> To do
Only the lines below between the ones containing "-101 | 18.8 |" and "localparam int unsigned SH", inclusive, are to be reproduced, each exactly as it stands.

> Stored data

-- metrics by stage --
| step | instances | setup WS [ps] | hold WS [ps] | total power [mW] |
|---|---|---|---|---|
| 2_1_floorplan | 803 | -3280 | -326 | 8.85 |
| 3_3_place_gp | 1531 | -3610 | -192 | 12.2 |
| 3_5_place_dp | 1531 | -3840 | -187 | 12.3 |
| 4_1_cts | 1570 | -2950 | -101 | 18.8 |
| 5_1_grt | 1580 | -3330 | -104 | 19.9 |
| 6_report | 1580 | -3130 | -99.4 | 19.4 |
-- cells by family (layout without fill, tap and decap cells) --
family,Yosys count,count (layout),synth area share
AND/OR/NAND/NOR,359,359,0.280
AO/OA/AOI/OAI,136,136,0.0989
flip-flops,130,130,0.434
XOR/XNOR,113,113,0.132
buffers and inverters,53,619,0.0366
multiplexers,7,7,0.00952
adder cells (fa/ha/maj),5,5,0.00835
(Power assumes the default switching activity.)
File: src/rtl/timer_clk_pkg.sv
package timer_clk_pkg;

  typedef enum logic [2:0] {
    SRC_OFF      = 3'b000,
    SRC_DIV1     = 3'b001,
    SRC_DIV8     = 3'b010,
    SRC_DIV64    = 3'b011,
    SRC_DIV256   = 3'b100,
    SRC_DIV1024  = 3'b101,
    SRC_PIN_FALL = 3'b110,
    SRC_PIN_RISE = 3'b111
  } src_sel_e;

  localparam int unsigned NUM_TAPS = 4;

  // log2 of each divided tap, in select-code order
  function automatic int unsigned tap_shift(input int unsigned idx);
    case (idx)
      0:       return 3;
      1:       return 6;
      2:       return 8;
      default: return 10;
    endcase
  endfunction

endpackage

File: src/rtl/timer_clk_prescaler.sv
module timer_clk_prescaler
  import timer_clk_pkg::*;
#(
  parameter int unsigned PRESC_W = 10
) (
  input  logic                clk_i,
  input  logic                rst_ni,
  output logic [NUM_TAPS-1:0] tap_o
);

  logic [PRESC_W-1:0] cnt_q;

  always_ff @(posedge clk_i or negedge rst_ni) begin
    if (!rst_ni) cnt_q <= '0;
    else         cnt_q <= cnt_q + 1'b1;
  end

  for (genvar g = 0; g < NUM_TAPS; g++) begin : g_tap
    localparam int unsigned SH = (tap_shift(g) > PRESC_W) ? PRESC_W : tap_shift(g);
    assign tap_o[g] = (cnt_q[SH-1:0] == '0);
  end

endmodule

File: src/rtl/timer_clk_pin_edge.sv
module timer_clk_pin_edge #(
  parameter int unsigned SYNC_STAGES = 2
) (
  input  logic clk_i,
  input  logic rst_ni,
  input  logic pin_i,
  output logic rise_o,
  output logic fall_o
);

  logic [SYNC_STAGES-1:0] sync_q;
  logic                   prev_q;

  always_ff @(posedge clk_i or negedge rst_ni) begin
    if (!rst_ni) begin
      sync_q <= '0;
      prev_q <= 1'b0;
    end else begin
      sync_q <= {sync_q[SYNC_STAGES-2:0], pin_i};
      prev_q <= sync_q[SYNC_STAGES-1];
    end
  end

  assign rise_o =  sync_q[SYNC_STAGES-1] & ~prev_q;
  assign fall_o = ~sync_q[SYNC_STAGES-1] &  prev_q;

endmodule

File: src/rtl/timer_clk_src_mux.sv
module timer_clk_src_mux
  import timer_clk_pkg::*;
(
  input  logic [2:0]          sel_i,
  input  logic [NUM_TAPS-1:0] tap_i,
  input  logic                rise_i,
  input  logic                fall_i,
  output logic                en_o
);

  always_comb begin
    unique case (src_sel_e'(sel_i))
      SRC_OFF:      en_o = 1'b0;
      SRC_DIV1:     en_o = 1'b1;
      SRC_DIV8:     en_o = tap_i[0];
      SRC_DIV64:    en_o = tap_i[1];
      SRC_DIV256:   en_o = tap_i[2];
      SRC_DIV1024:  en_o = tap_i[3];
      SRC_PIN_FALL: en_o = fall_i;
      SRC_PIN_RISE: en_o = rise_i;
      default:      en_o = 1'b0;
    endcase
  end

endmodule

File: src/rtl/timer_clk_sel.sv
module timer_clk_sel
  import timer_clk_pkg::*;
#(
  parameter int unsigned PRESC_W = 10
) (
  input  logic       clk_i,
  input  logic       rst_ni,
  input  logic [2:0] sel_i,
  input  logic       pin_i,
  output logic       tick_o
);

  logic [NUM_TAPS-1:0] tap;
  logic                rise, fall, en_d, tick_q;

  timer_clk_prescaler #(.PRESC_W(PRESC_W)) u_presc (
    .clk_i  (clk_i),
    .rst_ni (rst_ni),
    .tap_o  (tap)
  );

  timer_clk_pin_edge #(.SYNC_STAGES(2)) u_pin (
    .clk_i  (clk_i),
    .rst_ni (rst_ni),
    .pin_i  (pin_i),
    .rise_o (rise),
    .fall_o (fall)
  );

  timer_clk_src_mux u_mux (
    .sel_i  (sel_i),
    .tap_i  (tap),
    .rise_i (rise),
    .fall_i (fall),
    .en_o   (en_d)
  );

  always_ff @(posedge clk_i or negedge rst_ni) begin
    if (!rst_ni) tick_q <= 1'b0;
    else         tick_q <= en_d;
  end

  assign tick_o = tick_q;

endmodule

File: config.mk
export PLATFORM = sky130hd
export DESIGN_NAME = timer_clk_sel
export DESIGN_NICKNAME = d
export VERILOG_FILES = /design/src/rtl/timer_clk_pkg.sv /design/src/rtl/timer_clk_prescaler.sv /design/src/rtl/timer_clk_pin_edge.sv /design/src/rtl/timer_clk_src_mux.sv /design/src/rtl/timer_clk_sel.sv
export SDC_FILE = /design/constraint.sdc
export NUM_CORES = 1
export LEC_CHECK = 0
export CORE_MARGIN = 2
export CORE_UTILIZATION = 45
export DETAILED_ROUTE_END_ITERATION = 12
export HOLD_SLACK_MARGIN = 0.05
export PLACE_DENSITY_LB_ADDON = 0.12
export SETUP_SLACK_MARGIN = 0.3
export SYNTH_ARGS = -nofsm -noshare
export SYNTH_HDL_FRONTEND = slang
export SYNTH_SLANG_ARGS = --single-unit
File: constraint.sdc
create_clock -name clk_i -period 3.3 [get_ports clk_i]
set_input_delay 0.33 -clock clk_i [delete_from_list [all_inputs] [get_ports clk_i]]
set_output_delay 0.33 -clock clk_i [all_outputs]
set_load 0.1 [all_outputs]
Word-level counts from Yosys, hierarchy flattened:

Index checks and enable logic that the tools add are counted.

* $add $sub $neg: 1
* eq/ne operators: 7
* muxes and demuxes: 1
* bitwise logic cells: 4
* reductions and logical operators: 5

Operators by type and width (number)
* $eq A3 B3 Y1 const B: 4
* $add A10 B1 Y10 const B: 1
* $logic_not A10 Y1: 1
* $logic_not A8 Y1: 1
* $pmux W1 S8: 1
* $eq A3 B2 Y1 const B: 2
* $logic_not A3 Y1: 2
* $logic_not A6 Y1: 1
* $eq A3 B1 Y1 const B: 1
* $and A1 B1 Y1: 2
* $not A1 Y1: 2

* bits in registers: 14
* input port bits: 6
* output and inout bits: 1
* logic and storage cells: 22

Logic depth before layout (Yosys ltp):

Gate-level depths: netlist (run 1).

* word-level depth: 3
* mapped depth: 4
* depth with buffers taken out: 4

Cells and area by module:

From an unflattened synthesis (run 1), not the netlist that was laid out.

* cell total of the unflattened synthesis: 49
* area total of the unflattened synthesis: 638.1 µm²

By module, submodules not included
* timer_clk_prescaler: times used 1, cells each 38, area an instance 462.9 µm², seq. area each 250.2 µm²
* timer_clk_pin_edge: times used 1, cells each 5, area an instance 90.1 µm², seq. area each 75.1 µm²
* timer_clk_src_mux: times used 1, cells each 5, area an instance 60.1 µm², seq. area each 0.0 µm²
* timer_clk_sel: times used 1, cells each 1, area an instance 25.0 µm², seq. area each 25.0 µm²

Least setup slack after synthesis (run 1):

No wires, ideal clock.

* kind: register -> output
* start point: register tick_q, in the netlist tick_o
* end point: output port tick_o
* arrival time: 0.883 ns
* data required time: 2.970 ns
* setup slack: 2.087 ns
* stages on the path, launching flop included: 1
* path buffers: 0
* path through: dfrtp_1

RTL lines
* start: declaration: line timer_clk_sel.sv:14 `logic rise, fall, en_d, tick_q;`
* start signal: assignment: line timer_clk_sel.sv:40 `else tick_q <= en_d;`
* end: declaration: line timer_clk_sel.sv:10 `output logic tick_o`

No word-level cell between the ends.

Worst setup path in the final report (run 1):

* start point: register tick_q, in the netlist tick_o
* end point: output port tick_o

No word-level cell between the ends.

==> reports/metrics.cfg, run 1 <==
[sta]
rsz0062_at_grt = no
setup-violations-final = 0
fin_worst_skew_ns = 0.0006525
report.final.slew_viol_count = 0
tightestPinTransition_ns = 0.9639
finalCritPeriodShare = 0.6205
hold_viol_final = 0
slew_headroom = 0.3554
worst_slack_ns = 1.252
finalCriticalPeriod_ns = 2.048
fmax_mhz = 488.4
setup_tns_ns = 0

[global_routing]
grt_pass1_wl_mm = 1.669
grt_pass1_vias = 400
grt_max_degree = 15
antenna_found_initial = 0
track_usage = 0.1613
overflow = 0

[die]
fp.coreArea_um2 = 1269
fp.dieH_um = 40.46
initial_utilization = 0.4714
ios = 7
die-area_um2 = 1637
row_count = 13
die_x_um = 40.46

[clock_network]
holdBufCountCts = 0
clockBufferDepth = 2
htree_num_levels = 1
numCtsBuffers = 3
root_buffer = clkbuf_4
postCtsSetupBuffers = 0
clock-sinks = 14
path_clk_slew_ns = 0.08
cts_tree = built
worstSkewPairLatency_ns = 0.27
cts-resized-gates = 0

[run]
max_cap_violations = 0

[placement]
hpwl_um = 697.8
globalplace.congestion = 0.7890
io_buffers = 6
dpl.cell_count = 71
pre_cts_ws_ns = 1.545

[final_layout]
final_common_cell = dfrtp_1
diodes = 0
synthToLayoutAreaGrowth_pct = 19.25
nNetsFinal = 69
most-common-layout-cells = 14 x dfrtp_1, 6 x xnor2_1, 6 x clkdlybuf4s50_1
fin_cells = 75
drive_gt1_frac = 0.1000

[drt]
drtAntennaViolNets = 0
vias = 387
drtIter0Drc = 3
drt_wl_total_um = 958
drc = 0
first_pass_iters = 2
avgViaCountPerCell = 5.160
post_drt_wl_per_cell_um = 12.77

[worst_setup_path]
crit_chain = clkdlybuf4s50_1
critical_path.max_fanout = 1
max_stage_delay_ns = 1.12
crit_buf_inv = 1
worstSetupEndpointType = output port
crit_type = reg2out
worstPathRequired_ns = 2.97
start_kind = flop
cpMaxStageDelayCell = clkdlybuf4s50_1
crit_family = buffers and inverters
cp.arrival_ns = 1.72

[logic_synthesis]
ys_seq_area_frac = 0.5858
synth_edf_count = 0
syn_avg_cell_area_um2 = 11.96
synth_area_leaders = dfrtp_1 59%, xnor2_1 8.8%, ha_1 4.2%, inv_1 3.1%, xor2_1 2.9%
synth_flop_cell = dfrtp_1
async_flop_share = 1.000
ys_warn_count = 0
synth-seq-cells = 14
syn-num-nets = 58
yosysTopAreaCell = dfrtp_1
synth_top_area_frac = 0.5858
netlist_area_um2 = 598.1
synth.distinct_cells = 20
postSynthCellCount = 50

[pwr]
irDropWorstVdd_mv = 0.2642
power_density_nw_per_um2 = 446.6
p_total_uw = 318.5
p_leak_nw = 0.3006

[run_status]
status = complete, no violations

[worst_hold_path]
hold_path_class = reg2reg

> Completed task
| 4_1_cts | 1570 | -2950 | -101 | 18.8 |
| 5_1_grt | 1580 | -3330 | -104 | 19.9 |
| 6_report | 1580 | -3130 | -99.4 | 19.4 |
-- cells by family (layout without fill, tap and decap cells) --
family,Yosys count,count (layout),synth area share
AND/OR/NAND/NOR,359,359,0.280
AO/OA/AOI/OAI,136,136,0.0989
flip-flops,130,130,0.434
XOR/XNOR,113,113,0.132
buffers and inverters,53,619,0.0366
multiplexers,7,7,0.00952
adder cells (fa/ha/maj),5,5,0.00835
(Power assumes the default switching activity.)
File: src/rtl/timer_clk_pkg.sv
package timer_clk_pkg;

  typedef enum logic [2:0] {
    SRC_OFF      = 3'b000,
    SRC_DIV1     = 3'b001,
    SRC_DIV8     = 3'b010,
    SRC_DIV64    = 3'b011,
    SRC_DIV256   = 3'b100,
    SRC_DIV1024  = 3'b101,
    SRC_PIN_FALL = 3'b110,
    SRC_PIN_RISE = 3'b111
  } src_sel_e;

  localparam int unsigned NUM_TAPS = 4;

  // log2 of each divided tap, in select-code order
  function automatic int unsigned tap_shift(input int unsigned idx);
    case (idx)
      0:       return 3;
      1:       return 6;
      2:       return 8;
      default: return 10;
    endcase
  endfunction

endpackage

File: src/rtl/timer_clk_prescaler.sv
module timer_clk_prescaler
  import timer_clk_pkg::*;
#(
  parameter int unsigned PRESC_W = 10
) (
  input  logic                clk_i,
  input  logic                rst_ni,
  output logic [NUM_TAPS-1:0] tap_o
);

  logic [PRESC_W-1:0] cnt_q;

  always_ff @(posedge clk_i or negedge rst_ni) begin
    if (!rst_ni) cnt_q <= '0;
    else         cnt_q <= cnt_q + 1'b1;
  end

  for (genvar g = 0; g < NUM_TAPS; g++) begin : g_tap
    localparam int unsigned SH = (tap_shift(g) > PRESC_W) ? PRESC_W : tap_shift(g);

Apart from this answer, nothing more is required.